** Opening Source records block **
What follows belongs to an exercise in optimizing a design on an open flow for small area, a short achievable clock period and few clock cycles per item; a production flow would make more cautious choices.
RTL that was checked went through simulation tests only; none was proved equivalent to the original.
No activity file was given, so power comes from the tool's default toggle rates.

==> module minCost, before the edit <==
module minCost( input clk,
					 input [319:0] costs,
					 output [5:0] index
    );
	 function automatic rless(input [4:0] l, input [4:0] r);
		reg [4:0] df;
		begin
			df = r - l;
			rless = df[4];
		end
	 endfunction
	 reg [4:0] v1 [0:15];
	 reg [1:0] x1 [0:15];
	 reg [4:0] v2 [0:3];
	 reg [3:0] x2 [0:3];
	 genvar g;
	 generate
		for (g = 0; g < 16; g = g + 1) begin : st1
			wire [4:0] c0 = costs[5*(4*g)   +: 5];
			wire [4:0] c1 = costs[5*(4*g+1) +: 5];
			wire [4:0] c2 = costs[5*(4*g+2) +: 5];
			wire [4:0] c3 = costs[5*(4*g+3) +: 5];
			wire l0 = rless(c0, c1);
			wire l1 = rless(c2, c3);
			wire [4:0] a = l0 ? c1 : c0;
			wire [4:0] b = l1 ? c3 : c2;
			wire l2 = rless(a, b);
			always @(posedge clk)
				begin
					v1[g] <= l2 ? b : a;
					x1[g] <= l2 ? {1'b1, l1} : {1'b0, l0};
				end
		end
		for (g = 0; g < 4; g = g + 1) begin : st2
			wire l0 = rless(v1[4*g], v1[4*g+1]);
			wire l1 = rless(v1[4*g+2], v1[4*g+3]);
			wire [4:0] a = l0 ? v1[4*g+1] : v1[4*g];
			wire [4:0] b = l1 ? v1[4*g+3] : v1[4*g+2];
			wire [3:0] xa = l0 ? {2'd1, x1[4*g+1]} : {2'd0, x1[4*g]};
			wire [3:0] xb = l1 ? {2'd3, x1[4*g+3]} : {2'd2, x1[4*g+2]};
			wire l2 = rless(a, b);
			always @(posedge clk)
				begin
					v2[g] <= l2 ? b : a;
					x2[g] <= l2 ? xb : xa;
				end
		end
	 endgenerate
	 wire m0 = rless(v2[0], v2[1]);
	 wire m1 = rless(v2[2], v2[3]);
	 wire [4:0] fa = m0 ? v2[1] : v2[0];
	 wire [4:0] fb = m1 ? v2[3] : v2[2];
	 wire [5:0] ia = m0 ? {2'd1, x2[1]} : {2'd0, x2[0]};
	 wire [5:0] ib = m1 ? {2'd3, x2[3]} : {2'd2, x2[2]};
	 assign index = rless(fa, fb) ? ib : ia;
endmodule
Context: an optimization exercise on an open-source flow, tuned for small area. The choices shown serve that exercise and are no tape-out recipe.
In this exercise RTL edits were held to simulation tests only and were not proved equivalent to the original.
Power and IR drop assume default switching activity.

===== design/flow/design.v =====
`timescale 1ns / 1ps
module VS_RST_SYNC(
    input CLK,
    input SYS_NRST,
    output RST
    );
reg [1:0] SYNC;
always@(posedge CLK, negedge SYS_NRST)
    if(~SYS_NRST) SYNC <= 2'b11;
    else SYNC <= {SYNC[0], 1'b0};
assign RST = SYNC[1];
endmodule
`timescale 1ns / 1ps
module VS_FREQ_DIV #(
    parameter div=100000
)(
    input CLK,
    input RST,
    output reg CE_1KHz
);
reg [$clog2(div)-1:0] CNT;
always@(posedge CLK, posedge RST)
    if (RST) begin
        CNT <= 0;
        CE_1KHz <= 1'b0;
    end
    else if (CNT == div - 1) begin
        CNT <= 0;
        CE_1KHz <= 1'b1;
    end
    else begin
        CNT <= CNT + 1'b1;
        CE_1KHz <= 1'b0;
    end
endmodule
`timescale 1ns / 1ps
module M_BTN_FILTER_V10(
    input      CLK,                      
    input      CE,                       
    input      BTN_IN,                   
    input      RST,                      
    output     BTN_OUT,                  
    output reg BTN_CEO                   
    );
 parameter [3:0] CNTR_WIDTH = 4;         
 reg [CNTR_WIDTH - 1:0] FLTR_CNT;
 reg BTN_D, BTN_S1, BTN_S2;
 always @ (posedge CLK, posedge RST)
  if(RST) FLTR_CNT <= {CNTR_WIDTH{1'b0}};
  else
   if(!(BTN_S1 ^ BTN_S2))                
    FLTR_CNT <= {CNTR_WIDTH{1'b0}};      
   else if(CE)                           
    FLTR_CNT <= FLTR_CNT + 1;            
 always @ (posedge CLK, posedge RST)
  if(RST)
   begin
    BTN_D  <= 1'b0;
    BTN_S1 <= 1'b0;
   end
  else
   begin
    BTN_D  <= BTN_IN;
    BTN_S1 <= BTN_D;
   end
 always @ (posedge CLK, posedge RST)
  if(RST) BTN_S2 <= 1'b0;
  else if(&(FLTR_CNT) & CE) BTN_S2 <= BTN_S1;
 always @ (posedge CLK, posedge RST)
  if(RST) BTN_CEO <= 1'b0;
  else BTN_CEO <= &(FLTR_CNT) & CE & BTN_S1;
 assign BTN_OUT = BTN_S2;
endmodule
`timescale 1ns / 1ps
module VS_DTR(
    input CLK,
    input D,
    input RST,
    output reg Q
    );
always@(posedge CLK, posedge RST)
    if (RST)
        Q<=1'b1;
    else
        Q<= D;
endmodule
`timescale 1ns / 1ps
module VS_RG(
    input CLK,
    input D,
    input RST,
    output Q
    );
wire QD1;    
wire QD2; 
VS_DTR DTR_0(
    .CLK(CLK),
    .D(D),
    .RST(RST),
    .Q(QD1)
);
VS_DTR DTR_1(
    .CLK(CLK),
    .D(QD1),
    .RST(RST),
    .Q(QD2)
);
VS_DTR DTR_2(
    .CLK(CLK),
    .D(QD2),
    .RST(RST),
    .Q(Q)
);
endmodule
`timescale 1ns / 1ps
module VS_SYNC(
    input CLK,
    input RXD,
    input RST,
    output RXD_RG
    );
VS_RG RG(
    .CLK(CLK),
    .D(RXD),
    .RST(RST),
    .Q(RXD_RG)
);
endmodule
`timescale 1ns / 1ps
module VS_RX_C(
    input CLK,
    input RST,
    input UART_CE,
    input RXCT_R,
    output RX_CE
    );
reg [3:0] RX_SAMP_CT;
always@(posedge CLK, posedge RST)
    if (RST) RX_SAMP_CT <= 0;
    else if (RXCT_R) RX_SAMP_CT <= 0;
    else if (UART_CE) RX_SAMP_CT <= RX_SAMP_CT + 1'b1;
assign RX_CE = UART_CE & (RX_SAMP_CT == 4'h7);
endmodule
`timescale 1ns / 1ps
module VS_TX_C(
    input CLK,
    input RST,
    input UART_CE,
    input TXCT_R,
    output TX_CE
);
reg [3:0] TX_SAMP_CT;
always@(posedge CLK, posedge RST)
    if (RST) TX_SAMP_CT <= 0;
    else if (TXCT_R) TX_SAMP_CT <= 0;
    else if (UART_CE) TX_SAMP_CT <= TX_SAMP_CT + 1'b1;
assign TX_CE = UART_CE & (TX_SAMP_CT == 4'hf);
endmodule
`timescale 1ns / 1ps
module VS_RX_FSM(
    input RXD_RG,
    input CLK,
    input RST,
    output reg RX_DATA_EN,
    output reg [9:0] RX_DATA_T,
    output reg RXCT_R,
    input RX_CE
);
reg [2:0] RX_STATE;
reg [2:0] RX_DATA_CT;
localparam
    IDLE = 3'd0,
    RSTRB = 3'd1,
    RDT = 3'd2,
    RPARB = 3'd3,
    RSTB1 = 3'd4,
    RSTB2 = 3'd5,
    WEND = 3'd6;
always@(posedge CLK, posedge RST)
    if (RST) begin
        RX_DATA_EN <= 1'b0;
        RX_DATA_T <= 10'h000;
        RX_DATA_CT <= {3{1'b0}};
        RXCT_R <= 1'b1;
        RX_STATE <= IDLE;
    end
    else case (RX_STATE)
        IDLE: begin
            if (~RXD_RG) begin
                RX_DATA_EN <= 1'b0;
                RX_DATA_T[9] <= 1'b0;
                RXCT_R <= 1'b0;
                RX_STATE <= RSTRB;
            end
            else RX_DATA_EN <= 1'b0;
        end
        RSTRB: begin
            if (RX_CE) begin
                if(RXD_RG) begin
                    RXCT_R <= 1'b1;
                    RX_STATE <= IDLE;
                end
                else RX_STATE <= RDT;
            end
        end
        RDT: begin
            if (RX_CE) begin
                RX_DATA_T[7:0] <= {RXD_RG, RX_DATA_T[7:1]};
                RX_DATA_CT <= RX_DATA_CT + 1'b1;
                if (RX_DATA_CT == 4'h7) RX_STATE <= RPARB;
            end
        end
        RPARB: begin
            if (RX_CE) begin
                RX_DATA_T[8] <= RXD_RG ^ (^RX_DATA_T[7:0]);
                RX_STATE <= RSTB1;
            end
        end
        RSTB1: begin
            if (RX_CE) begin
                RX_DATA_T[9] <= ~RXD_RG;
                RX_STATE <= RSTB2;
            end
        end
        RSTB2: begin
             if (RX_CE) begin
                if (RXD_RG) begin
                    RX_DATA_EN <= 1'b1;
                    RXCT_R <= 1'b1;
                    RX_STATE <= IDLE;
                end
                else begin
                    RX_DATA_T[9] <= 1'b1;
                    RX_STATE <= WEND;
                end
            end
        end
        WEND: begin
            if (RXD_RG) begin
                RX_DATA_EN <= 1'b1;
                RXCT_R <= 1'b1;
                RX_STATE <= IDLE;
            end
        end
        default: RX_STATE <= IDLE;
    endcase
endmodule
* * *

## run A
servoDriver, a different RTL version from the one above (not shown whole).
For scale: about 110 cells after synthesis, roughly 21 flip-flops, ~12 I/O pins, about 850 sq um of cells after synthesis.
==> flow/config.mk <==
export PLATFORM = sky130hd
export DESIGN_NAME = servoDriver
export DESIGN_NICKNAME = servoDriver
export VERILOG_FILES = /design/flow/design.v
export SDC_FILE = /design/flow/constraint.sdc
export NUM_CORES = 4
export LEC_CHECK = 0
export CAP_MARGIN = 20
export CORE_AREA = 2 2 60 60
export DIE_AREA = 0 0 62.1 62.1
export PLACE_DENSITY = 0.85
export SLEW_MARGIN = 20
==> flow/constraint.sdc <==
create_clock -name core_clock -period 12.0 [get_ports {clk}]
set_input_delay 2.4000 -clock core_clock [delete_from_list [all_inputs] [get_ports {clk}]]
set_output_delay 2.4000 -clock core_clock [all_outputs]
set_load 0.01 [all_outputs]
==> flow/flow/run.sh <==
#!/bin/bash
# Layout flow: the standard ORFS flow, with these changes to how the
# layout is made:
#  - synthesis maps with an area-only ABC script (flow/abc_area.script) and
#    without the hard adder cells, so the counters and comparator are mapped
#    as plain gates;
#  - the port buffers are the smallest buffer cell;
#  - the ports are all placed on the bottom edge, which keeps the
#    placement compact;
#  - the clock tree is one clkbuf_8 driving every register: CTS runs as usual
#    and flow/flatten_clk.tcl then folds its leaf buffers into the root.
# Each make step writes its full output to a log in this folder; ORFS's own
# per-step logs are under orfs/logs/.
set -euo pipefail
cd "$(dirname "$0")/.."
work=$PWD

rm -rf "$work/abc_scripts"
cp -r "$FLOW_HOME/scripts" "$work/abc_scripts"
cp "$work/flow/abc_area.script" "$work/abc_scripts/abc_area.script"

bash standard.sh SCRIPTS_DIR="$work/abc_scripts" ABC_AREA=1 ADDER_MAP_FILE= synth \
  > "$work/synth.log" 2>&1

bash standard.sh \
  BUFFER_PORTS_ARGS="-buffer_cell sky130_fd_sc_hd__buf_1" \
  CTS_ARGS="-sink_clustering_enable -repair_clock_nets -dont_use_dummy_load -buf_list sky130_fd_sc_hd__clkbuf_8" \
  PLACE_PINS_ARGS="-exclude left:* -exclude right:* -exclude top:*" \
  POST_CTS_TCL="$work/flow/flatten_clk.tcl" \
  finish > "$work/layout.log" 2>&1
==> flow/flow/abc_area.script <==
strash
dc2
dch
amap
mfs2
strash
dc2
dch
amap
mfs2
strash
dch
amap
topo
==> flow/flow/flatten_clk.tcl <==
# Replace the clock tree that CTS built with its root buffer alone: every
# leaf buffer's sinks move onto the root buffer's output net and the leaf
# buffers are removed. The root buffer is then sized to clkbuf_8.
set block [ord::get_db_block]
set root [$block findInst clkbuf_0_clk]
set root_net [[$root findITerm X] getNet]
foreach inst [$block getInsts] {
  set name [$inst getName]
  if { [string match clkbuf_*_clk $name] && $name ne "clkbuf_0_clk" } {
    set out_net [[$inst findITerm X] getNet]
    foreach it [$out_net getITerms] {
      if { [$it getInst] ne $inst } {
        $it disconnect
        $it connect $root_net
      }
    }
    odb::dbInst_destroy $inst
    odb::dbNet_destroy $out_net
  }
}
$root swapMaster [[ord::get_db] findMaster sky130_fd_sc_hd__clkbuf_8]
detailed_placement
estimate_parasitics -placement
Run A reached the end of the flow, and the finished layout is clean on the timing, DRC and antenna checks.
** Closing Source records block **
Work request — Retype, exactly and in full, the lines above from the one containing "export SLEW_MARGIN = 20" through the one containing "set root [$block findInst clkbuf_0_clk]".

Answer section —
export SLEW_MARGIN = 20
==> flow/constraint.sdc <==
create_clock -name core_clock -period 12.0 [get_ports {clk}]
set_input_delay 2.4000 -clock core_clock [delete_from_list [all_inputs] [get_ports {clk}]]
set_output_delay 2.4000 -clock core_clock [all_outputs]
set_load 0.01 [all_outputs]
==> flow/flow/run.sh <==
#!/bin/bash
# Layout flow: the standard ORFS flow, with these changes to how the
# layout is made:
#  - synthesis maps with an area-only ABC script (flow/abc_area.script) and
#    without the hard adder cells, so the counters and comparator are mapped
#    as plain gates;
#  - the port buffers are the smallest buffer cell;
#  - the ports are all placed on the bottom edge, which keeps the
#    placement compact;
#  - the clock tree is one clkbuf_8 driving every register: CTS runs as usual
#    and flow/flatten_clk.tcl then folds its leaf buffers into the root.
# Each make step writes its full output to a log in this folder; ORFS's own
# per-step logs are under orfs/logs/.
set -euo pipefail
cd "$(dirname "$0")/.."
work=$PWD

rm -rf "$work/abc_scripts"
cp -r "$FLOW_HOME/scripts" "$work/abc_scripts"
cp "$work/flow/abc_area.script" "$work/abc_scripts/abc_area.script"

bash standard.sh SCRIPTS_DIR="$work/abc_scripts" ABC_AREA=1 ADDER_MAP_FILE= synth \
  > "$work/synth.log" 2>&1

bash standard.sh \
  BUFFER_PORTS_ARGS="-buffer_cell sky130_fd_sc_hd__buf_1" \
  CTS_ARGS="-sink_clustering_enable -repair_clock_nets -dont_use_dummy_load -buf_list sky130_fd_sc_hd__clkbuf_8" \
  PLACE_PINS_ARGS="-exclude left:* -exclude right:* -exclude top:*" \
  POST_CTS_TCL="$work/flow/flatten_clk.tcl" \
  finish > "$work/layout.log" 2>&1
==> flow/flow/abc_area.script <==
strash
dc2
dch
amap
mfs2
strash
dc2
dch
amap
mfs2
strash
dch
amap
topo
==> flow/flow/flatten_clk.tcl <==
# Replace the clock tree that CTS built with its root buffer alone: every
# leaf buffer's sinks move onto the root buffer's output net and the leaf
# buffers are removed. The root buffer is then sized to clkbuf_8.
set block [ord::get_db_block]
set root [$block findInst clkbuf_0_clk]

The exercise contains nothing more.